This step can be achieved using D&C algorithms (beyond the scope of this answer).

Multiply $A' * B'$ component-wise (step 2)

$$ A' * B' = \begin{bmatrix} 4 \\ 3 + i \\ 2 \\ 3 - i \end{bmatrix} \begin{bmatrix} 4 \\ 0 \\ 4 \\ 0 \end{bmatrix} = \begin{bmatrix} 16 \\ 0\\ 8 \\ 0 \end{bmatrix} = C'\\ $$

Finally, the last step is to represent C' into coefficients. Notice

$$ C' = M \vec{c} \\ \Rightarrow M^{-1}C' = M^{-1} M \vec{c} \\ \Rightarrow \vec{c} = M^{-1}C' $$

Notice $M_n^{-1} = \frac{1}{n} M_n(\omega^{-1})$¹ and $\omega^j = -\omega^{n/2 + j}$.

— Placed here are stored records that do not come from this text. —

This design comes from an exercise in tuning for small area, a short achievable clock period and few clock cycles on the open sky130 flow, not from production work.
RTL that was checked went through simulation tests only; none was proved equivalent to the original.
Power and IR drop assume default switching activity.

## job 1339
==> flow/design.v (excerpt) <==
module sixel_encoder (
    input  wire        clk,
    input  wire        rst,           
    input  wire        start,         
    input  wire [15:0] width,
    input  wire [15:0] height,
    input  wire [15:0] dbuf_base,
    input  wire [7:0]  ncols,
    output reg         busy,
    output reg         done,
    output reg  [2:0]  err_code,
    output reg         mem_req,
    output reg  [15:0] mem_addr,
    input  wire [7:0]  mem_rdata,
    output reg         out_valid,
    output reg  [7:0]  out_data,
    input  wire        out_ready
);
    localparam E_NONE    = 3'd0;
    localparam E_PRECOND = 3'd3;
    localparam E_BUS     = 3'd6;
    localparam E_CONFIG  = 3'd7;
    localparam RS_IDLE = 3'd0;
    localparam RS_PRE  = 3'd1;    
    localparam RS_CHK  = 3'd2;    
    localparam RS_RD   = 3'd3;    
    localparam RS_END  = 3'd5;    
    localparam E_IDLE  = 4'd0;
    localparam E_HASH  = 4'd1;    
    localparam E_PCD   = 4'd2;    
    localparam E_FIRST = 4'd3;    
    localparam E_ACC   = 4'd4;    
    localparam E_RUN   = 4'd5;    
    localparam E_RDIG  = 4'd6;    
    localparam E_RCH   = 4'd7;    
    localparam E_TERM  = 4'd8;    
    localparam E_FIN   = 4'd9;    
    reg [15:0] w_r;           
    reg [7:0]  n_r;
    reg        w1;            
    reg [2:0]  rs;
    reg [15:0] rows_left;     
    reg        mb_r;          
    reg [2:0]  rl_r;          
    reg [15:0] col_rem;       
    reg        sl_r;          
    reg [2:0]  k;             
    reg        dir;           
    reg        walk;          
    reg        stl;           
    reg        cend_r;        
    reg        cy;            
    reg [7:0]  pc;            
    reg        lp_r;          
    reg [1:0]  pch;           
    reg [3:0]  pct, pcu;
    reg        cq_res;        
    reg        v_d;
    reg [2:0]  k_d;
    reg        cend_d;
    reg        slast_d;
    reg [5:0]  mask;
    reg [5:0]  colq;
    reg        colq_v;
    reg        colq_l;        
    reg [3:0]  es;
    reg [5:0]  cur;
    reg [2:0]  d4;            
    reg [3:0]  d3, d2, d1, d0;
    reg [2:0]  di;
    reg        fin;
    wire       len_le3  = (d4 == 3'd0) && (d3 == 4'd0) && (d2 == 4'd0) &&
                          (d1 == 4'd0) && (d0[3:2] == 2'b00);
    wire [2:0] len_top  = (d4 != 3'd0) ? 3'd4 :
                          (d3 != 4'd0) ? 3'd3 :
  ...
export LEC_CHECK = 0
export CAP_MARGIN = 20
export CORE_MARGIN = 2
export CORE_UTILIZATION = 70
export CTS_BUF_LIST = sky130_fd_sc_hd__clkbuf_8
export CTS_CLUSTER_SIZE = 10
export PLACE_DENSITY = 0.8
export SLEW_MARGIN = 20
create_clock -name core_clock -period 13.0 [get_ports {clk}]
standard.sh (not shown) runs the stock make flow with config.mk's settings and CLKGATE_MAP_FILE= SYNTH_SCRIPT=/design/flow/synth_recipe.tcl, a recipe that flattens the netlist after the stock synthesis.
==> flow/flow/run.sh <==
#!/bin/bash
# The standard layout (the standard.sh: the standard synthesis and the
# standard ORFS steps, at the design's clock period and SDC), with two
# changes in how the layout is made:
#  - the port buffers that global placement inserts are
#    sky130_fd_sc_hd__buf_2 instead of the delay cell buffer_ports picks by
#    default; every port is still buffered;
#  - repair_timing works to a setup slack margin of 9.0 ns, so it sizes and
#    buffers the paths that set the achieved period. The clock period and the
#    constraints are the design's.
# ORFS writes each tool's log under orfs/logs; make's own output goes to
# standard_flow.log.
set -euo pipefail
export BUFFER_PORTS_ARGS="-buffer_cell sky130_fd_sc_hd__buf_2"
export SETUP_SLACK_MARGIN=9.0
bash standard.sh > standard_flow.log 2>&1
Testbench counts of job 1339, summed over its fixed seeds: cycles 153,244.
Inputs modified between job 1339 and job 1864:
-- flow/flow/run.sh --
<<< job 1339, line 8
#  - repair_timing works to a setup slack margin of 9.0 ns, so it sizes and
>>> job 1864, line 8
#  - repair_timing works to a setup slack margin of MARGIN ns, so it sizes and
<<< job 1339, line 15
export SETUP_SLACK_MARGIN=9.0
>>> job 1864, line 15
export SETUP_SLACK_MARGIN=9.3
-- flow/config.mk --
<<< job 1339, line 10
export CORE_UTILIZATION = 70
export CTS_BUF_LIST = sky130_fd_sc_hd__clkbuf_8
export CTS_CLUSTER_SIZE = 10
export PLACE_DENSITY = 0.8
>>> job 1864, line 10
export CORE_UTILIZATION = 60
export CTS_BUF_LIST = sky130_fd_sc_hd__clkbuf_8 sky130_fd_sc_hd__clkbuf_16
export PLACE_DENSITY = 0.72
--- outcome ---
Of job 1339 and job 1864, the lower sequential group share of total power belongs to job 1864.
The data-path buffer share of cell area in the final layout of job 1864 exceeds that of job 1339 by 0.32 points.
Against job 1339, clock power in job 1864 came out worse.
Measured against each other, job 1339 and job 1864 differ in multi-input gate share of the layout cell area, the higher figure coming from job 1339.
Minimum period implied by the final worst setup slack, job 1339 and job 1864, higher one = job 1339.
What job 3236 does differently from job 1864 at the input level:
-- flow/flow/run.sh --
<<< job 1864, line 8
#  - repair_timing works to a setup slack margin of MARGIN ns, so it sizes and
>>> job 3236, line 8
#  - repair_timing works to a setup slack margin of 9.6 ns, so it sizes and
<<< job 1864, line 15
export SETUP_SLACK_MARGIN=9.3
>>> job 3236, line 15
export SETUP_SLACK_MARGIN=9.6
Results
Job 3236 reports a higher number of non-clock buffers in the layout than job 1864 does. Taking job 1864 as the reference, in job 3236 portion of the layout cell area used by non-clock buffers picked up an extra 2.5 points, utilization picked up an extra 2.6 points. Number of iterations in the first detailed-routing pass: job 3236 > job 1864. Job 3236 vs job 1864: setup slack up. Comparing job 3236 with job 1864, the final-layout setup total negative slack came out essentially unchanged. Compared with job 1864, job 3236 shows a relative contribution of sequential cells to total power that is 1.7 points lower. Job 3236 ended up with a higher area of the multi-input gates than job 1864 did.
For job 5331, these inputs were changed with respect to job 3236:
-- flow/flow/run.sh --
<<< job 3236, line 8
#  - repair_timing works to a setup slack margin of 9.6 ns, so it sizes and
>>> job 5331, line 8
#  - repair_timing works to a setup slack margin of 9.3 ns, so it sizes and
<<< job 3236, line 15
export SETUP_SLACK_MARGIN=9.6
>>> job 5331, line 15
export SETUP_SLACK_MARGIN=9.3
-- flow/config.mk --
<<< job 3236, line 10
export CORE_UTILIZATION = 60
export CTS_BUF_LIST = sky130_fd_sc_hd__clkbuf_8 sky130_fd_sc_hd__clkbuf_16
export PLACE_DENSITY = 0.72
>>> job 5331, line 10
export CORE_UTILIZATION = 70
export CTS_BUF_LIST = sky130_fd_sc_hd__clkbuf_8
export CTS_CLUSTER_SIZE = 10
export PLACE_DENSITY = 0.8
Findings:
- Job 5331 | stages: all done | timing, DRC, antenna: all pass
- Job 5331 ends up with a met1 usage that is 4.7 points higher than in job 3236.
- Job 5331 — met3 demand-to-capacity share in global routing 1.6 points higher, job 3236 as reference
- The via count of job 5331 and that of job 3236 are within noise of each other.
- Non-clock buffer count ends up higher on job 3236.
- When job 5331 is measured against job 3236, its worst setup margin turns out 130 ps lower.

========
sixel_encoder, a different RTL version from the one above (not shown whole).
Size in the first run: about 1300 cells after synthesis, ~180 flip-flops.
clock: 13.0 ns
lec_check: 0
cap_margin: 20
core_margin: 2
core_utilization: 60
cts_buf_list: sky130_fd_sc_hd__clkbuf_8 sky130_fd_sc_hd__clkbuf_16
place_density: 0.72
slew_margin: 20
==> flow/flow/run.sh <==
#!/bin/bash
# The standard layout (the standard.sh, unchanged synthesis and steps),
# with one change: the input and output port buffers that global placement
# inserts are sky130_fd_sc_hd__buf_2 instead of the cell buffer_ports picks
# by default (a slow, larger delay buffer). Every port is still buffered.
set -euo pipefail
export BUFFER_PORTS_ARGS="-buffer_cell sky130_fd_sc_hd__buf_2"
bash standard.sh > standard_flow.log 2>&1
Rerun with:
--- a/flow/flow/run.sh
+++ b/flow/flow/run.sh
@@ -7,2 +7,3 @@
 export BUFFER_PORTS_ARGS="-buffer_cell sky130_fd_sc_hd__buf_2"
+export SETUP_SLACK_MARGIN=9.3
 bash standard.sh > standard_flow.log 2>&1
Power is higher by 0.88%.
Sequential power came out lower by about 0.4%.
Global-route usage is higher by 0.13 points.
Routed wire length came out higher by about 0.6%.
Non-clock buffer count rises by 12.
Utilization rose by 0.71 points.
Cell count came out higher by 0.73%.
Cell area rose by about 1%.
Synthesized cell count is unchanged.
No functional check of the RTL was part of any run of this note.

========
sixel_encoder, a different RTL version from the one above (not shown whole).
Size: about 1300 cells after synthesis, ~180 flip-flops, roughly 12000 sq um of cells after synthesis.
clock: 13.0 ns
lec_check: 0
cap_margin: 20
core_margin: 2
core_utilization: 60
cts_buf_list: sky130_fd_sc_hd__clkbuf_8 sky130_fd_sc_hd__clkbuf_16
place_density: 0.72
slew_margin: 20
==> flow/flow/run.sh <==
#!/bin/bash
# The standard layout (the standard.sh, unchanged synthesis and steps),
# with one change: the input and output port buffers that global placement
# inserts are sky130_fd_sc_hd__buf_2 instead of the cell buffer_ports picks
# by default (a slow, larger delay buffer). Every port is still buffered.
set -euo pipefail
export BUFFER_PORTS_ARGS="-buffer_cell sky130_fd_sc_hd__buf_2"
export SETUP_SLACK_MARGIN=9.3
bash standard.sh > standard_flow.log 2>&1
The baseline produced a clean layout.
Testbench counts at the start, summed over its fixed seeds: cycles 153,244.
Change:
==> flow/flow/run.sh (replaced) <==
#!/bin/bash
# The standard layout (the standard.sh: the standard synthesis and the
# standard ORFS steps, at the design's clock period and SDC), with two
# changes in how the layout is made:
#  - the port buffers that global placement inserts are
#    sky130_fd_sc_hd__buf_2 instead of the delay cell buffer_ports picks by
#    default; every port is still buffered;
#  - repair_timing works to a setup slack margin of MARGIN ns, so it sizes and
#    buffers the paths that set the achieved period. The clock period and the
#    constraints are the design's.
# ORFS writes each tool's log under orfs/logs; make's own output goes to
# standard_flow.log.
set -euo pipefail
export BUFFER_PORTS_ARGS="-buffer_cell sky130_fd_sc_hd__buf_2"
export SETUP_SLACK_MARGIN=9.6
bash standard.sh > standard_flow.log 2>&1
After rerunning: Core utilization is higher by 1.2 points; sequential cell count stays the same; die area stays the same; non-clock buffer count is higher by 19; routed wire length is higher by 1.2%; cell count is higher by 1.1%; setup slack is better by 0.040 ns; via count is higher by 1.3%; clock skew hardly moves; clock-buffer cell count is unchanged; final area is higher by 1.8%.

========
Another version of the RTL of sixel_encoder (not shown whole).
Size: about 1300 cells after synthesis, ~200 flip-flops, roughly 99 I/O pins, roughly 12000 µm² of cells after synthesis.
==> flow/config.mk <==
export PLATFORM = sky130hd
export DESIGN_NAME = sixel_encoder
export DESIGN_NICKNAME = sixel_encoder
export VERILOG_FILES = /design/flow/design.v
export SDC_FILE = /design/flow/constraint.sdc
export NUM_CORES = 4
export LEC_CHECK = 0
export CAP_MARGIN = 20
export CORE_MARGIN = 2
export CORE_UTILIZATION = 60
export CTS_BUF_LIST = sky130_fd_sc_hd__clkbuf_8 sky130_fd_sc_hd__clkbuf_16
export PLACE_DENSITY = 0.72
export SLEW_MARGIN = 20
==> flow/constraint.sdc <==
create_clock -name core_clock -period 13.0 [get_ports {clk}]
set_input_delay 2.6000 -clock core_clock [delete_from_list [all_inputs] [get_ports {clk}]]
set_output_delay 2.6000 -clock core_clock [all_outputs]
set_load 0.01 [all_outputs]
==> flow/flow/run.sh <==
#!/bin/bash
# The standard layout (the standard.sh, unchanged synthesis and steps),
# with one change: the input and output port buffers that global placement
# inserts are sky130_fd_sc_hd__buf_2 instead of the cell buffer_ports picks
# by default (a slow, larger delay buffer). Every port is still buffered.
set -euo pipefail
export BUFFER_PORTS_ARGS="-buffer_cell sky130_fd_sc_hd__buf_2"
export SETUP_SLACK_MARGIN=9.3
bash standard.sh > standard_flow.log 2>&1
The first run finished clean.
Testbench counts at the start, summed over its fixed seeds: cycles 158,972.
==> next run, changes <==
--- a/flow/flow/run.sh
+++ b/flow/flow/run.sh
@@ -8 +7,0 @@
-export SETUP_SLACK_MARGIN=9.3
Settings changed: CORE_UTILIZATION 60 to 40, CTS_BUF_LIST sky130_fd_sc_hd__clkbuf_8 sky130_fd_sc_hd__clkbuf_16 to default, PLACE_DENSITY 0.72 to default.
The new run ran to the end with no violations.
Total power fell slightly.
Clock power hardly moves.
Wire length goes up by a few percent.
Setup slack degrades by 0.11 ns.
==> next run, changes <==
Settings changed: CORE_UTILIZATION 40 to 60, CTS_BUF_LIST from default to sky130_fd_sc_hd__clkbuf_4 sky130_fd_sc_hd__clkbuf_8, PLACE_DENSITY from default to 0.72.
What happened: Combinational power came out lower slightly; total power came out lower by a little under a tenth; cell area came out lower by a few percent; die area came out lower by a quarter to a third; wire length came out lower by a few percent; sequential cell count does not change; setup slack gets worse by 0.0049 ns; clock power came out lower by a quarter to a third; via count came out higher slightly; non-clock buffer count came out higher by 1; utilization came out higher by 21 points.

========
Another version of the RTL of sixel_encoder (not shown whole).
==> flow/config.mk <==
export PLATFORM = sky130hd
export DESIGN_NAME = sixel_encoder
export DESIGN_NICKNAME = sixel_encoder
export VERILOG_FILES = /design/flow/design.v
export SDC_FILE = /design/flow/constraint.sdc
export NUM_CORES = 4
export LEC_CHECK = 0
export CAP_MARGIN = 20
export CORE_MARGIN = 2
export CORE_UTILIZATION = 60
export CTS_BUF_LIST = sky130_fd_sc_hd__clkbuf_8 sky130_fd_sc_hd__clkbuf_16
export PLACE_DENSITY = 0.72
export SLEW_MARGIN = 20
==> flow/constraint.sdc <==
create_clock -name core_clock -period 13.0 [get_ports {clk}]
set_input_delay 2.6000 -clock core_clock [delete_from_list [all_inputs] [get_ports {clk}]]
set_output_delay 2.6000 -clock core_clock [all_outputs]
set_load 0.01 [all_outputs]
==> flow/flow/run.sh <==
#!/bin/bash
# The standard layout (the standard.sh, unchanged synthesis and steps),
# with one change: the input and output port buffers that global placement
# inserts are sky130_fd_sc_hd__buf_2 instead of the cell buffer_ports picks
# by default (a slow, larger delay buffer). Every port is still buffered.
set -euo pipefail
export BUFFER_PORTS_ARGS="-buffer_cell sky130_fd_sc_hd__buf_2"
bash standard.sh > standard_flow.log 2>&1
==> next run, changes <==
--- a/flow/flow/run.sh
+++ b/flow/flow/run.sh
@@ -7,0 +8 @@
+export SETUP_SLACK_MARGIN=9.3
Maximum frequency increases by 14%.
Via count barely changes.
Design area increases by 1.6%.
Non-clock buffer count increases by 13.
Synthesized area is unchanged.
Final cell count increases by 0.79%.
Sequential power decreases by about 0.7%.
First-iteration DRC count increases by 11%.
Function was not checked in any run of this note: the RTL went through the layout flow alone.

========
Another version of the RTL of sixel_encoder (not shown whole).
Size in the first run: roughly 1300 cells after synthesis, ~180 flip-flops, about 99 I/O pins, about 11000 um2 of cells after synthesis.
export LEC_CHECK = 0
export CAP_MARGIN = 20
export CORE_MARGIN = 2
export CORE_UTILIZATION = 70
export CTS_BUF_LIST = sky130_fd_sc_hd__clkbuf_8
export CTS_CLUSTER_SIZE = 10
export PLACE_DENSITY = 0.8
export SLEW_MARGIN = 20
create_clock -name core_clock -period 13.0 [get_ports {clk}]
==> flow/flow/run.sh <==
#!/bin/bash
# The standard layout (the standard.sh: the standard synthesis and the
# standard ORFS steps, at the design's clock period and SDC), with two
# changes in how the layout is made:
#  - the port buffers that global placement inserts are
#    sky130_fd_sc_hd__buf_2 instead of the delay cell buffer_ports picks by
#    default; every port is still buffered;
#  - repair_timing works to a setup slack margin of 9.5 ns, so it sizes and
#    buffers the paths that set the achieved period. The clock period and the
#    constraints are the design's.
# ORFS writes each tool's log under orfs/logs; make's own output goes to
# standard_flow.log.
set -euo pipefail
export BUFFER_PORTS_ARGS="-buffer_cell sky130_fd_sc_hd__buf_2"
export SETUP_SLACK_MARGIN=9.5
bash standard.sh > standard_flow.log 2>&1
The baseline went through all stages and came out clean.
Change:
--- a/flow/flow/run.sh
+++ b/flow/flow/run.sh
@@ -7,3 +7,3 @@
 #    default; every port is still buffered;
-#  - repair_timing works to a setup slack margin of 9.5 ns, so it sizes and
+#  - repair_timing works to a setup slack margin of 9.3 ns, so it sizes and
 #    buffers the paths that set the achieved period. The clock period and the
@@ -14,3 +14,3 @@
 export BUFFER_PORTS_ARGS="-buffer_cell sky130_fd_sc_hd__buf_2"
-export SETUP_SLACK_MARGIN=9.5
+export SETUP_SLACK_MARGIN=9.3
 bash standard.sh > standard_flow.log 2>&1
Total power decreases by 4.3%.
Clock power hardly moves.
Critical path depth is unchanged.
Clock skew stays flat.
Final area decreases by 4.7%.
Setup slack loses 0.074 ns.
Via count decreases by 1.0%.
Synthesized cell count is unchanged.
Count of clock-buffer cells in the layout does not change.
Utilization came out lower by 3.9 points.
Maximum frequency goes down by 2.0%.
No run of this note included a check of the RTL's function; only the layout flow was run.

-- re-timing with driven ports --
The results above use ideal ports. As a check the final layouts listed here were re-extracted and re-timed, cells and wires unchanged. Step 1, drivers: a clkbuf_16 drives clk and a buf_2 each remaining input, both assumed. Step 2, shift: input delay + t, output delay - t, t = (earliest + latest rising clock arrival at the registers) / 2. This alone moves slack from input paths to output paths. Three values: ideal ports, drivers, drivers and shift; two values: the first two.
run | t (ns) | slack for setup (ns) | worst setup path after step 2 | worst data-port slew with drivers (ns)
job 1339 | 0.504 | 9.314 / 9.268 / 8.850 | input to register | 0.03
job 1864 | 0.476 | 9.351 / 9.306 / 8.983 | input to register | 0.04
job 3236 | 0.484 | 9.457 / 9.409 / 9.048 | input to register | 0.04
job 5331 | 0.506 | 9.328 / 9.285 / 8.995 | input to register | 0.04
the first run of note 2 | 0.481 | 8.579 / 8.579 / 8.579 | register to register | 0.03
the second run of note 2 | 0.479 | 9.321 / 9.275 / 8.959 | input to register | 0.03
the first run of note 3 | 0.481 | 9.314 / 9.266 / 8.970 | input to register | 0.04
the second run of note 3 | 0.484 | 9.354 / 9.306 / 9.009 | input to register | 0.05
the first run of note 4 | 0.485 | 9.262 / 9.215 / 8.982 | input to register | 0.06
the second run of note 4 | 0.503 | 9.153 / 9.100 / 8.954 | input to register | 0.05
the third run of note 4 | 0.528 | 9.148 / 9.104 / 8.974 | input to register | 0.06
the first run of note 5 | 0.481 | 8.781 / 8.781 / 8.781 | register to register | 0.04
the second run of note 5 | 0.486 | 9.312 / 9.265 / 9.046 | input to register | 0.03
the first run of note 6 | 0.520 | 9.392 / 9.350 / 8.869 | input to register | 0.05
the second run of note 6 | 0.518 | 9.318 / 9.276 / 8.856 | input to register | 0.05
After both steps every run listed still meets setup and hold. The setup slack of the first run of note 6, which loses most, moves by -0.042 ns with the drivers and by -0.523 ns with both steps.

$$ M_n^{-1} = \frac{1}{4} \begin{bmatrix} 1 & 1 & 1 &1 \\ 1 &\omega^{-1} & \omega^{-2} & \omega^{-3}\\ 1 &\omega^{-2} & \omega^{-4} & \omega^{-6}\\ 1 &\omega^{-3} & \omega^{-6} & \omega^{-9} \end{bmatrix} = \frac{1}{4} \begin{bmatrix} 1 & 1 & 1 & 1\\ 1 & -i & -1 & i \\ 1 & -1 & 1 & -1\\ 1 & i & -1 & -i \end{bmatrix} $$

$\omega^{-j}$ can be visualized as iterating thru roots of the unit circle in the clockwise direction.

$$\{\omega^{0},\omega^{-1}, \omega^{-2}, \omega^{-3}, \omega^{-4}, \omega^{-5}, ... \} = \{1, -i, -1, i, 1, -i, ...\}$$

Also, it is true that, given the $n^{th}$ root of unity, the equality $\omega^{-j} = \omega^{n-j}$ holds. (Do you see why?)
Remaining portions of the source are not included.